Start of PROVIDED RECORDS

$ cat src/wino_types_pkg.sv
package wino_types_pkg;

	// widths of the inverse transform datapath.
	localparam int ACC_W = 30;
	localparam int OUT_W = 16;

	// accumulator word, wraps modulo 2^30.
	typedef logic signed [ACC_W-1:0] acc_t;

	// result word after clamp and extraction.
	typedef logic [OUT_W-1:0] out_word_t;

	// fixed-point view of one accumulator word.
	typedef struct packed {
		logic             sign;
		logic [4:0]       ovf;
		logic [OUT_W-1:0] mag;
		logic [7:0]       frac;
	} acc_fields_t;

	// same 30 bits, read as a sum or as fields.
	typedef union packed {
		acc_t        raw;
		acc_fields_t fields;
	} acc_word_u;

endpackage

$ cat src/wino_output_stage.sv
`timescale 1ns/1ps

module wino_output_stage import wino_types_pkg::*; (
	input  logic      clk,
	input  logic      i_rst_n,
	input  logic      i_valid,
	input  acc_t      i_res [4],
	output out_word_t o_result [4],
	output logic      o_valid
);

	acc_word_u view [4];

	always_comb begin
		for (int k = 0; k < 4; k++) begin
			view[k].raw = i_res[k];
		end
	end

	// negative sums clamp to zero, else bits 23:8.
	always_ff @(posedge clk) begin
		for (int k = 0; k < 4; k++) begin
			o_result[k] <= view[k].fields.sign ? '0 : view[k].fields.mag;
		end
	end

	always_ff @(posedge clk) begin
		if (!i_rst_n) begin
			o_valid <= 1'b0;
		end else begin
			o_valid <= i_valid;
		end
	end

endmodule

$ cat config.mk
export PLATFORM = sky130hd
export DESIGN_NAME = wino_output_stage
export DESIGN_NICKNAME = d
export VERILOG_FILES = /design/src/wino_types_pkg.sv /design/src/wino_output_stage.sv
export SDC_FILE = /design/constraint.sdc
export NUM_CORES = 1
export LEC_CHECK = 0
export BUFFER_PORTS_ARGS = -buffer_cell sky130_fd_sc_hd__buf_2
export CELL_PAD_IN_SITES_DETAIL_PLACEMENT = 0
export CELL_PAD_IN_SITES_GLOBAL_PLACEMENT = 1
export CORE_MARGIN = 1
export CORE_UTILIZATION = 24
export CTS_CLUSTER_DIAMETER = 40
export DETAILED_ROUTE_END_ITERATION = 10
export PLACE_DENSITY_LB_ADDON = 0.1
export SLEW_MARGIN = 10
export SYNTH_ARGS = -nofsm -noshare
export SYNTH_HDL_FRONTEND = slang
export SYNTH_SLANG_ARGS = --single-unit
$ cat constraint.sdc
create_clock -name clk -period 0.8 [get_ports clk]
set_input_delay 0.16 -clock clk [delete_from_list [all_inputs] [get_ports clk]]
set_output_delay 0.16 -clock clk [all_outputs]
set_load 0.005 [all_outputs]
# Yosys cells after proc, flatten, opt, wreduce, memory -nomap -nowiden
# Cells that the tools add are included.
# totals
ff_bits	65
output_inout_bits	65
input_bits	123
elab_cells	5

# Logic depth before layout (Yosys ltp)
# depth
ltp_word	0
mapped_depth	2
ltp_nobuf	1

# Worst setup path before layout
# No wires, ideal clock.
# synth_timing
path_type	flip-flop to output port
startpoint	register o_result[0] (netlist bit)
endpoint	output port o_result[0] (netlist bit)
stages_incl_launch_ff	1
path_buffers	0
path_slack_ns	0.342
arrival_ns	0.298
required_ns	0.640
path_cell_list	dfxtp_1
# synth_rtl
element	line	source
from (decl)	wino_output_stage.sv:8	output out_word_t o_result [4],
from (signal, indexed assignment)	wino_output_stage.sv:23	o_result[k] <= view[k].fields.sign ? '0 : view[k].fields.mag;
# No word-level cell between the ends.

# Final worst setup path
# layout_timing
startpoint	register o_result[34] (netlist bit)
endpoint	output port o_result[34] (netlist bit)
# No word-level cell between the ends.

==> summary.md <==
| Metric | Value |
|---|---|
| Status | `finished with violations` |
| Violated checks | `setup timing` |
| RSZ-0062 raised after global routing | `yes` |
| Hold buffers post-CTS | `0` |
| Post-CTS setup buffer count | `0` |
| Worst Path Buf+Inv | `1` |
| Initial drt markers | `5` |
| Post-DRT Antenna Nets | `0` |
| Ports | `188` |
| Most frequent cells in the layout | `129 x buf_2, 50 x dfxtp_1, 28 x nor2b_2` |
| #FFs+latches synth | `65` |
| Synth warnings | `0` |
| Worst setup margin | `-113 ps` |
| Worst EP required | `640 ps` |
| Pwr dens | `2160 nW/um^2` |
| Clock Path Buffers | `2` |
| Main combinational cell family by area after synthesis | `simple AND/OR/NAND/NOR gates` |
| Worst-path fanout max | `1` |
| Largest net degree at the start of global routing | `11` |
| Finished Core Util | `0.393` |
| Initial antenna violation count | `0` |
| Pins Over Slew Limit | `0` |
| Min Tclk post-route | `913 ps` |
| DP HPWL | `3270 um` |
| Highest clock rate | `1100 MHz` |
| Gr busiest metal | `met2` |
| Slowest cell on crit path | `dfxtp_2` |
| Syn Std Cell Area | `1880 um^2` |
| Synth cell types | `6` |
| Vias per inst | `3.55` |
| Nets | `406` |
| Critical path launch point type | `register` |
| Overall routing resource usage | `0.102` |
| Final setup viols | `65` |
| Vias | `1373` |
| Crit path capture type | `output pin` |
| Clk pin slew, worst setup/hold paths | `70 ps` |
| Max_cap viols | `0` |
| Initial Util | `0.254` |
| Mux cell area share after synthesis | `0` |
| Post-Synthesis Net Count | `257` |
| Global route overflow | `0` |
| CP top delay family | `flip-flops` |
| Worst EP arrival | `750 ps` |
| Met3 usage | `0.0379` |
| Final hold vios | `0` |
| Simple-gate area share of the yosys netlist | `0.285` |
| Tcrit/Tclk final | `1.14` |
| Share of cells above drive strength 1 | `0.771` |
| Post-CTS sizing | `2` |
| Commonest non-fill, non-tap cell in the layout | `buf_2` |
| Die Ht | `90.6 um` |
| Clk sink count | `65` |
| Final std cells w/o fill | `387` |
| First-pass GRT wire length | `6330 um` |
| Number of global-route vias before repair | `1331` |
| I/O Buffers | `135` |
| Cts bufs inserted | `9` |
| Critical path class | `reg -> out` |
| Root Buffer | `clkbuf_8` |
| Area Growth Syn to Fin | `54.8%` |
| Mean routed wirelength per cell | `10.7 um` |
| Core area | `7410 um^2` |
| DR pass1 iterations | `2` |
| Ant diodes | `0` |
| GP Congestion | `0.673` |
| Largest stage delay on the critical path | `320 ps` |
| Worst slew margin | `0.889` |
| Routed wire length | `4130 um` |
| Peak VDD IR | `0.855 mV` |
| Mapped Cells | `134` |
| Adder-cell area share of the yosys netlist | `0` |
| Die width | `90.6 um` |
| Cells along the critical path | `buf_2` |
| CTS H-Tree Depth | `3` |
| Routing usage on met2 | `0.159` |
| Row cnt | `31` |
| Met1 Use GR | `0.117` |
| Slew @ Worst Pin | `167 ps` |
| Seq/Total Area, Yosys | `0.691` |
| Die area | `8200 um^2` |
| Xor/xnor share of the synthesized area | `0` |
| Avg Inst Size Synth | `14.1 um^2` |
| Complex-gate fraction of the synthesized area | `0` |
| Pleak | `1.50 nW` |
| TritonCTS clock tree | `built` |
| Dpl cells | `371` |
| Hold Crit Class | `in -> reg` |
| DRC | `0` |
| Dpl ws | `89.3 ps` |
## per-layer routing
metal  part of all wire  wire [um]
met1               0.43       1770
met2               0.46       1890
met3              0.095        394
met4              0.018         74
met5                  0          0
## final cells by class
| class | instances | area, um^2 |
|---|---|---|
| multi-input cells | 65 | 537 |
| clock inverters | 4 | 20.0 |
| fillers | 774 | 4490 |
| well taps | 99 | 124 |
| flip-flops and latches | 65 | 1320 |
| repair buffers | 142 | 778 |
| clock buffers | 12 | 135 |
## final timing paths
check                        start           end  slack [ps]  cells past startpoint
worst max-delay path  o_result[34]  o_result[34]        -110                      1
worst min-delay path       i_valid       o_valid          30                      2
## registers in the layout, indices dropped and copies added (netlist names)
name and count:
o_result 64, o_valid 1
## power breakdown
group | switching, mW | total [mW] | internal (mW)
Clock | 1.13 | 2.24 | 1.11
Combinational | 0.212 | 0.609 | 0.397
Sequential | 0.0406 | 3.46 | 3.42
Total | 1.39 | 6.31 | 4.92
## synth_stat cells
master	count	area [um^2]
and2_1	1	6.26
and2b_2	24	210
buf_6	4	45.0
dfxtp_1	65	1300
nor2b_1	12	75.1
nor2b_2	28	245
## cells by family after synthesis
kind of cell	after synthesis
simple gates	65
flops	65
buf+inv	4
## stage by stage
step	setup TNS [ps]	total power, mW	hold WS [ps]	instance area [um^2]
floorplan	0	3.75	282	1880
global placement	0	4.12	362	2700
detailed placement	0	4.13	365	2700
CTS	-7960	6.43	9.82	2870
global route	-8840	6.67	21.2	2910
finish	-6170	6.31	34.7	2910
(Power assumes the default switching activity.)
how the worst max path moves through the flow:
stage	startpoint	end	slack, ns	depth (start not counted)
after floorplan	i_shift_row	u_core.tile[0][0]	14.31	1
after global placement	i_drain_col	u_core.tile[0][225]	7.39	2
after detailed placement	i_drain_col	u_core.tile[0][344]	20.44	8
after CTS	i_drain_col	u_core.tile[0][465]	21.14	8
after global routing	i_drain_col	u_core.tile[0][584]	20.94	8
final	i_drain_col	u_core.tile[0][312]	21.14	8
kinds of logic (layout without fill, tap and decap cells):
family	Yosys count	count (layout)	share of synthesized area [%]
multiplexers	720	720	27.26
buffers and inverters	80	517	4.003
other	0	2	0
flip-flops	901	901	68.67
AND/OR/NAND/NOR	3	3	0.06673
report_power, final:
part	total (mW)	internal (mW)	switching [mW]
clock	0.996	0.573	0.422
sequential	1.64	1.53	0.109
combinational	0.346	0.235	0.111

End of PROVIDED RECORDS

◆ **WHAT YOU NEED TO DO**
Show every line of the data in which the word "switching" appears.

◆ **RESPONSE AREA**
group | switching, mW | total [mW] | internal (mW)
(Power assumes the default switching activity.)
part	total (mW)	internal (mW)	switching [mW]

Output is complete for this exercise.